New Labour's Worldcom style fraud
Posted by Christie Malry on May 16, 2010 at 9:39 am
Jeff Randall, writing in The Telegraph, makes the following observation:
The "success" of New Labour's economic expansion was a sham, based on a simple formula: spend more than we earn; pass off consumption as investment; wallow in self congratulation. Through the "boom" times of 2003-2007, all of Mr Brown's budgets involved massive borrowing. He told us we were getting richer, while in effect making us poorer.
This was, of course, the modus operandi of another major fraud on the people - Bernie Ebbers's deception at Worldcom. The trick is very simple. Ordinarily, things a business spends are expensed. That means they reduce profit. However, some expenditures lead to ongoing benefit for the company. For example, a new machine might help support business activities for many years to come. These types of expenditure are different to expenses, and accounting recognises this. Instead of reducing profit, they are recorded on the balance sheet and written down over the period that they continue to be useful to the company - often several years.

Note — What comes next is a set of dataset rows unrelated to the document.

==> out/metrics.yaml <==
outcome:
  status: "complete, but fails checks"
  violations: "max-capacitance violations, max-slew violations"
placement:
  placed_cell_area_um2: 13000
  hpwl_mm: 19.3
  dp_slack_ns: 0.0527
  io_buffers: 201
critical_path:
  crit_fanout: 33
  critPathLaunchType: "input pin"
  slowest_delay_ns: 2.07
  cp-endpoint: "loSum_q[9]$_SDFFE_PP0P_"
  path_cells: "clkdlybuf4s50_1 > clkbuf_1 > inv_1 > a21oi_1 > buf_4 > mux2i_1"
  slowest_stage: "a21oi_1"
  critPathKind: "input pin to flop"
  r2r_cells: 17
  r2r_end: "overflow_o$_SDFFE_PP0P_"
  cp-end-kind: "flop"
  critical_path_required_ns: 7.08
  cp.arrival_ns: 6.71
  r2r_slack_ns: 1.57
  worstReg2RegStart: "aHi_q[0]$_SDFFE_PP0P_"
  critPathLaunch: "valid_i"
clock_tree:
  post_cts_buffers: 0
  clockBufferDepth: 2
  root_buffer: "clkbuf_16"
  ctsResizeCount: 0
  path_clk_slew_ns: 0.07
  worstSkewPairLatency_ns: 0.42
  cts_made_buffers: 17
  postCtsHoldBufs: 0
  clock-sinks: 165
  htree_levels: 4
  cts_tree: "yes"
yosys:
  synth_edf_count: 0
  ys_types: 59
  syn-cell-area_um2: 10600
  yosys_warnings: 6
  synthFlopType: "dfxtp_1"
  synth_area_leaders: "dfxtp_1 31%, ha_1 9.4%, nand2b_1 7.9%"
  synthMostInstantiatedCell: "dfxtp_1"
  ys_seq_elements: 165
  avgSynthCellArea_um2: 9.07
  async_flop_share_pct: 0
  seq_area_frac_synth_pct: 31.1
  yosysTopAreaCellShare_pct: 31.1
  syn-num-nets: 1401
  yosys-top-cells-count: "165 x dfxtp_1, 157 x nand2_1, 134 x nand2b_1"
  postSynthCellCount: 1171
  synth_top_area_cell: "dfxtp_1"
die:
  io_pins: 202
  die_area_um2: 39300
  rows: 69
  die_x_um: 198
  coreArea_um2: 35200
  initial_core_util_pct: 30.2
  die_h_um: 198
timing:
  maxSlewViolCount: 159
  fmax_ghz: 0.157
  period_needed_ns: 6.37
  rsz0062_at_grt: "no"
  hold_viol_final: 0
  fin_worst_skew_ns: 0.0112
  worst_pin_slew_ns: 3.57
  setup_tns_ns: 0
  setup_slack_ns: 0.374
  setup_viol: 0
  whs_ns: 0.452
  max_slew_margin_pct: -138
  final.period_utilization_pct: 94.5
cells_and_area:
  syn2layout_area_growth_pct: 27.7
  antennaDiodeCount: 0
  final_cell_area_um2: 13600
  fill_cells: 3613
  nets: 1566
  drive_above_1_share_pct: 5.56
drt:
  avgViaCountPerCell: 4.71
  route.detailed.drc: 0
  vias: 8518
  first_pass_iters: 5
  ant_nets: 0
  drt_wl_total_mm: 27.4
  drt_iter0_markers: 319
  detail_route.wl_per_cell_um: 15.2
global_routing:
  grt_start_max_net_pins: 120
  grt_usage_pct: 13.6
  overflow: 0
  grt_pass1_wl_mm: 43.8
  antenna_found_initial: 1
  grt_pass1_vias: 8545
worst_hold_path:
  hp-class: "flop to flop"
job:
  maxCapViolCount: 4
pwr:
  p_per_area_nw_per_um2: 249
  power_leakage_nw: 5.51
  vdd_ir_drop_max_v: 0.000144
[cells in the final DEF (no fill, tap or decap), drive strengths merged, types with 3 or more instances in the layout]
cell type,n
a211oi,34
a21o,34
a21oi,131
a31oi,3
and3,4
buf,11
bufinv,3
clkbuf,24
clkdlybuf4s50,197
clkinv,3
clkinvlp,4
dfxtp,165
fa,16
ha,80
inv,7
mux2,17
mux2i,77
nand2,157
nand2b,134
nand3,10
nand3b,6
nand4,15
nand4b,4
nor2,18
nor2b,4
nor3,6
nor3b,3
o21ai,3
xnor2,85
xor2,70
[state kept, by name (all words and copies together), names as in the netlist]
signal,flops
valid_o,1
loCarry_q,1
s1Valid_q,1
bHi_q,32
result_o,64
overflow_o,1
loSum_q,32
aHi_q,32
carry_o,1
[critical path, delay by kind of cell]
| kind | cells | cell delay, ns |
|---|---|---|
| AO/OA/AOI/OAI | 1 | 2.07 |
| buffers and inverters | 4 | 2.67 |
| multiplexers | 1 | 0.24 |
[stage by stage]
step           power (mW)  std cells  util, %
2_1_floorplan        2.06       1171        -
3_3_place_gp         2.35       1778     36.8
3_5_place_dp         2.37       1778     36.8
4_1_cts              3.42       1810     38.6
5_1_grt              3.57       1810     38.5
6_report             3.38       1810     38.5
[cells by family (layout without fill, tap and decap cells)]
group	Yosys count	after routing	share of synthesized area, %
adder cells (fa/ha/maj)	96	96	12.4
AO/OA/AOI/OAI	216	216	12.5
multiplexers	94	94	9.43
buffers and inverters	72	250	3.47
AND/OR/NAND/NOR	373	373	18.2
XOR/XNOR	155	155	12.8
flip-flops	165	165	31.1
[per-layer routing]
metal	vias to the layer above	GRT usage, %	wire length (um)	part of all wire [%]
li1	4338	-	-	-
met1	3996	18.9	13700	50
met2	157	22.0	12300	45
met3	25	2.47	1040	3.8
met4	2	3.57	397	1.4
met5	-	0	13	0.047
$ cat src/rtl/cell_checker_golden.sv
// Golden reference for the cells: combinational functions plus a model of the ffd.
// Produces the per-cell mismatch vector for the current stimulus and observed outputs.
module cell_checker_golden
    import cell_checker_pkg::*;
(
    input  logic                 clk,
    input  logic                 rst,
    input  logic                 clear,
    input  logic                 check,
    input  logic                 a,
    input  logic                 b,
    input  logic                 d,
    input  logic                 sel,
    input  logic                 enb,
    input  logic                 clr,
    input  logic                 pre,
    input  logic [NUM_CELLS-1:0] obs,
    output logic [NUM_CELLS-1:0] mis
);
    logic       exp_q;
    logic       exp_vld;
    logic [3:0] gold;

    // FF bits stay quiet until the model has seen one sample of the window.
    always_comb begin
        gold        = golden_comb(a, b, sel, enb);
        mis         = '0;
        mis[3:0]    = obs[3:0] ^ gold;
        mis[BIT_QP] = exp_vld & (obs[BIT_QP] != exp_q);
        mis[BIT_QN] = exp_vld & (obs[BIT_QN] != ~exp_q);
    end

    always_ff @(posedge clk) begin
        if (rst) begin
            exp_q   <= 1'b0;
            exp_vld <= 1'b0;
        end else if (clear) begin
            exp_vld <= 1'b0;
        end else if (check) begin
            exp_q   <= clr ? 1'b0 : (pre ? 1'b1 : d);
            exp_vld <= 1'b1;
        end
    end
endmodule

$ cat config.mk
export PLATFORM = sky130hd
export DESIGN_NAME = cell_checker_golden
export DESIGN_NICKNAME = d
export VERILOG_FILES = /design/src/rtl/cell_checker_pkg.sv /design/src/rtl/cell_checker_golden.sv
export SDC_FILE = /design/constraint.sdc
export NUM_CORES = 1
export LEC_CHECK = 0
export ABC_AREA = 0
export CORE_AREA = 3 3 40 42
export DETAILED_ROUTE_END_ITERATION = 8
export DIE_AREA = 0 0 43 45
export PLACE_DENSITY = 0.5
export SLEW_MARGIN = 20
export SYNTH_ARGS = -nofsm -noshare
export SYNTH_HDL_FRONTEND = slang
export SYNTH_SLANG_ARGS = --single-unit
$ cat constraint.sdc
create_clock -name clk -period 1.2 [get_ports clk]
set_input_delay 0.3 -clock clk [delete_from_list [all_inputs] [get_ports clk]]
set_output_delay 0.3 -clock clk [all_outputs]
set_load 0.01 [all_outputs]
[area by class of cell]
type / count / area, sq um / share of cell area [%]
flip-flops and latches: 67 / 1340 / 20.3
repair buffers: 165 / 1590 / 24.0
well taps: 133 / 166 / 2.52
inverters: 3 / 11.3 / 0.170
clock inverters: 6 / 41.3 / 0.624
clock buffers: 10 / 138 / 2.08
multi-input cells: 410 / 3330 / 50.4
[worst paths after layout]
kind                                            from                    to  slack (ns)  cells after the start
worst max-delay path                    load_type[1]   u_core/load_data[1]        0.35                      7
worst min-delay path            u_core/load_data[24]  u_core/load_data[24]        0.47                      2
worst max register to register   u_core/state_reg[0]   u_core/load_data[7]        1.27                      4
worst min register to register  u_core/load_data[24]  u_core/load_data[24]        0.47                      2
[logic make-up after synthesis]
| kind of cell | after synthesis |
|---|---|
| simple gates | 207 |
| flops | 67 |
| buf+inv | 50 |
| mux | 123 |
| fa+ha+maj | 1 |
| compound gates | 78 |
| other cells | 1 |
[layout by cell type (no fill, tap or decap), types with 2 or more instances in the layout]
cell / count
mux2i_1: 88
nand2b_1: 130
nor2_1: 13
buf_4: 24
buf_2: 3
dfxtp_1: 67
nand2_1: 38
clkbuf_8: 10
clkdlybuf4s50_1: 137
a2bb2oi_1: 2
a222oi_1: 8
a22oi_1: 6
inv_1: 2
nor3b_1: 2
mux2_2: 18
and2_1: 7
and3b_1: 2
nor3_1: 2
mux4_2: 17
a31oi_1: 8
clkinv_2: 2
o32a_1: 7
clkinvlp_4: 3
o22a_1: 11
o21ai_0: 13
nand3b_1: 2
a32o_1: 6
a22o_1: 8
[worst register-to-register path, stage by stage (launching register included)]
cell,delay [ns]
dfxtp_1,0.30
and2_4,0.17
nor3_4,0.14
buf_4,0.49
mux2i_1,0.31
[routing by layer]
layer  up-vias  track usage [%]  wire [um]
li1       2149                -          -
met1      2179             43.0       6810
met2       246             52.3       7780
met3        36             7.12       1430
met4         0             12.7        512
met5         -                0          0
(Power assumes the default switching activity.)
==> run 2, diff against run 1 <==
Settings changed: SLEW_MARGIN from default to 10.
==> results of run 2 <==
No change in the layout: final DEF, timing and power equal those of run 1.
<file path="src/rtl/key_filter_if.sv">
// key_filter_if -- key pins and key events between the board push-buttons
// and key_filter.
//
// Signals (all KEY_W bits wide, one bit per key channel):
//   key_n       raw key pins, active-low (0 = pressed), asynchronous
//   key_press   one-cycle pulse per accepted press (and per auto-repeat)
//   key_release one-cycle pulse per accepted release
//   key_long    one-cycle pulse when a hold reaches the long-press time
//   key_level   debounced level, 1 = pressed
//
// Modports:
//   master  drives the key pins and consumes the events (board / bench side)
//   slave   the filter itself
interface key_filter_if #(
    parameter int KEY_W = 4
);
    logic [KEY_W-1:0] key_n;
    logic [KEY_W-1:0] key_press;
    logic [KEY_W-1:0] key_release;
    logic [KEY_W-1:0] key_long;
    logic [KEY_W-1:0] key_level;

    modport master (
        output key_n,
        input  key_press,
        input  key_release,
        input  key_long,
        input  key_level
    );

    modport slave (
        input  key_n,
        output key_press,
        output key_release,
        output key_long,
        output key_level
    );
endinterface

</file>
<file path="src/rtl/key_filter.sv">
// key_filter -- multi-key debounce and event detector.
//
// Turns raw, bouncing, active-low key pins into clean single-cycle press,
// release and long-press events plus a debounced pressed level. Each key
// channel is independent: a two-flop synchroniser followed by a five-state
// FSM (IDLE, PRESS_FILT, DOWN, HOLD, REL_FILT) with one counter and a
// long-press flag. All outputs are registered.
//
// Ports:
//   clk   system clock (50 MHz nominal)
//   rst   synchronous, active-high reset
//   kif   key_filter_if.slave: key_n in; key_press, key_release, key_long,
//         key_level out
//
// Parameters:
//   KEY_W     number of key channels
//   CNT_W     width of each per-channel counter
//   DEB_MAX   debounce terminal count (filter window is DEB_MAX+1 cycles)
//   LONG_MAX  terminal count in DOWN before the long-press event
//   REP_MAX   auto-repeat terminal count in HOLD
//
// Build option:
//   KEY_REPEAT_EN  when defined, HOLD emits a key_press every REP_MAX+1
//                  cycles; when undefined, HOLD is quiescent until release.
module key_filter #(
    parameter int               KEY_W    = 4,
    parameter int               CNT_W    = 26,
    parameter logic [CNT_W-1:0] DEB_MAX  = CNT_W'(999_999),
    parameter logic [CNT_W-1:0] LONG_MAX = CNT_W'(49_999_999),
    parameter logic [CNT_W-1:0] REP_MAX  = CNT_W'(9_999_999)
) (
    input  logic        clk,
    input  logic        rst,
    key_filter_if.slave kif
);

    localparam logic [2:0] ST_IDLE  = 3'd0;
    localparam logic [2:0] ST_PRESS = 3'd1;
    localparam logic [2:0] ST_DOWN  = 3'd2;
    localparam logic [2:0] ST_HOLD  = 3'd3;
    localparam logic [2:0] ST_REL   = 3'd4;

    localparam logic [CNT_W-1:0] CNT_ONE = CNT_W'(1);

    logic [KEY_W-1:0] sync1_q;
    logic [KEY_W-1:0] sync2_q;

    logic [2:0]       state_q [KEY_W];
    logic [2:0]       state_d [KEY_W];
    logic [CNT_W-1:0] cnt_q   [KEY_W];
    logic [CNT_W-1:0] cnt_d   [KEY_W];
    logic [KEY_W-1:0] long_flag_q, long_flag_d;

    logic [KEY_W-1:0] press_q,   press_d;
    logic [KEY_W-1:0] release_q, release_d;
    logic [KEY_W-1:0] long_q,    long_d;
    logic [KEY_W-1:0] level_q,   level_d;

`ifndef KEY_REPEAT_EN
    // Repeat period has no meaning when auto-repeat is compiled out.
    logic unused_rep_max;
    assign unused_rep_max = ^REP_MAX;
`endif

    always_comb begin
        state_d     = state_q;
        cnt_d       = cnt_q;
        long_flag_d = long_flag_q;
        level_d     = level_q;
        press_d     = '0;
        release_d   = '0;
        long_d      = '0;

        for (int i = 0; i < KEY_W; i++) begin
            // sync2_q[i] == 1 means released; the release check always takes
            // priority over any terminal count in the same cycle.
            case (state_q[i])
                ST_IDLE: begin
                    if (!sync2_q[i]) begin
                        state_d[i] = ST_PRESS;
                        cnt_d[i]   = '0;
                    end
                end
                ST_PRESS: begin
                    if (sync2_q[i]) begin
                        state_d[i] = ST_IDLE;
                        cnt_d[i]   = '0;
                    end else if (cnt_q[i] == DEB_MAX) begin
                        state_d[i] = ST_DOWN;
                        cnt_d[i]   = '0;
                        press_d[i] = 1'b1;
                        level_d[i] = 1'b1;
                    end else begin
                        cnt_d[i] = cnt_q[i] + CNT_ONE;
                    end
                end
                ST_DOWN: begin
                    if (sync2_q[i]) begin
                        state_d[i] = ST_REL;
                        cnt_d[i]   = '0;
                    end else if (cnt_q[i] == LONG_MAX) begin
                        state_d[i]     = ST_HOLD;
                        cnt_d[i]       = '0;
                        long_d[i]      = 1'b1;
                        long_flag_d[i] = 1'b1;
                    end else begin
                        cnt_d[i] = cnt_q[i] + CNT_ONE;
                    end
                end
                ST_HOLD: begin
                    if (sync2_q[i]) begin
                        state_d[i] = ST_REL;
                        cnt_d[i]   = '0;
                    end else begin
`ifdef KEY_REPEAT_EN
                        if (cnt_q[i] == REP_MAX) begin
                            cnt_d[i]   = '0;
                            press_d[i] = 1'b1;
                        end else begin
                            cnt_d[i] = cnt_q[i] + CNT_ONE;
                        end
`else
                        cnt_d[i] = '0;
`endif
                    end
                end
                ST_REL: begin
                    if (!sync2_q[i]) begin
                        // Bounce during release: go back to where we were and
                        // restart the hold timer from zero.
                        state_d[i] = long_flag_q[i] ? ST_HOLD : ST_DOWN;
                        cnt_d[i]   = '0;
                    end else if (cnt_q[i] == DEB_MAX) begin
                        state_d[i]     = ST_IDLE;
                        cnt_d[i]       = '0;
                        release_d[i]   = 1'b1;
                        level_d[i]     = 1'b0;
                        long_flag_d[i] = 1'b0;
                    end else begin
                        cnt_d[i] = cnt_q[i] + CNT_ONE;
                    end
                end
                default: begin
                    state_d[i] = ST_IDLE;
                    cnt_d[i]   = '0;
                end
            endcase
        end
    end

    always_ff @(posedge clk) begin
        if (rst) begin
            // Synchroniser resets to "released" so a held key is re-filtered.
            sync1_q     <= '1;
            sync2_q     <= '1;
            long_flag_q <= '0;
            press_q     <= '0;
            release_q   <= '0;
            long_q      <= '0;
            level_q     <= '0;
            for (int i = 0; i < KEY_W; i++) begin
                state_q[i] <= ST_IDLE;
                cnt_q[i]   <= '0;
            end
        end else begin
            sync1_q     <= kif.key_n;
            sync2_q     <= sync1_q;
            long_flag_q <= long_flag_d;
            press_q     <= press_d;
            release_q   <= release_d;
            long_q      <= long_d;
            level_q     <= level_d;
            for (int i = 0; i < KEY_W; i++) begin
                state_q[i] <= state_d[i];
                cnt_q[i]   <= cnt_d[i];
            end
        end
    end

    assign kif.key_press   = press_q;
    assign kif.key_release = release_q;
    assign kif.key_long    = long_q;
    assign kif.key_level   = level_q;

endmodule

</file>
<file path="src/flat_wrapper.sv">
// flat-port wrapper written by rule: the top's interface ports become plain ports
module key_filter_flat 
#(
    parameter int               KEY_W    = 4,
    parameter int               CNT_W    = 26,
    parameter logic [CNT_W-1:0] DEB_MAX  = CNT_W'(999_999),
    parameter logic [CNT_W-1:0] LONG_MAX = CNT_W'(49_999_999),
    parameter logic [CNT_W-1:0] REP_MAX  = CNT_W'(9_999_999)
)
  (clk, rst, kif_key_n, kif_key_press, kif_key_release, kif_key_long, kif_key_level);
  key_filter_if #(.KEY_W(KEY_W)) kif_i ();
  input  logic clk;
  input  logic rst;
  input wire logic [$bits(kif_i.key_n)-1:0] kif_key_n;
  output wire logic [$bits(kif_i.key_press)-1:0] kif_key_press;
  output wire logic [$bits(kif_i.key_release)-1:0] kif_key_release;
  output wire logic [$bits(kif_i.key_long)-1:0] kif_key_long;
  output wire logic [$bits(kif_i.key_level)-1:0] kif_key_level;
  assign kif_i.key_n = kif_key_n;
  assign kif_key_press = kif_i.key_press;
  assign kif_key_release = kif_i.key_release;
  assign kif_key_long = kif_i.key_long;
  assign kif_key_level = kif_i.key_level;
  key_filter #(.KEY_W(KEY_W), .CNT_W(CNT_W), .DEB_MAX(DEB_MAX), .LONG_MAX(LONG_MAX), .REP_MAX(REP_MAX)) u_core (.clk(clk), .rst(rst), .kif(kif_i));
endmodule
</file>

Bernie Ebbers oversaw a massive exercise in reclassifying ordinary business expenses as capital expenditure. Instead of reducing profits, these costs were piled on the balance sheet; a sort of accountant's "sweeping it under the carpet". And it did indeed delay judgement day, until finally the SEC, perplexed at how Worldcom could be profitable while AT&T was not, asked too many questions. Such frauds cannot work forever, because ultimately either the company runs out of cash or it must account to its investors for the spiralling capital items on its balance sheet.
What's amusing about Worldcom is the comparatively trivial sum of money involved - some $11bn in overinflated assets.
Compare that to Gordon Brown''s toxic economic legacy - a budget deficit of some £160bn in one year and a string of deficit budgets before that during a time of extraordinary economic boom.
Brown was also master of redefining ordinary expenditure as if it were a capital item. He loved to talk about spending in terms of 'investment' in public services when in fact it was actually staff salaries.
Bernie Ebbers is currently serving a 25 year jail term as punishment for his accounting crimes. Brown has been shuffled out of power but remains an MP. When will he get a proper day of reckoning?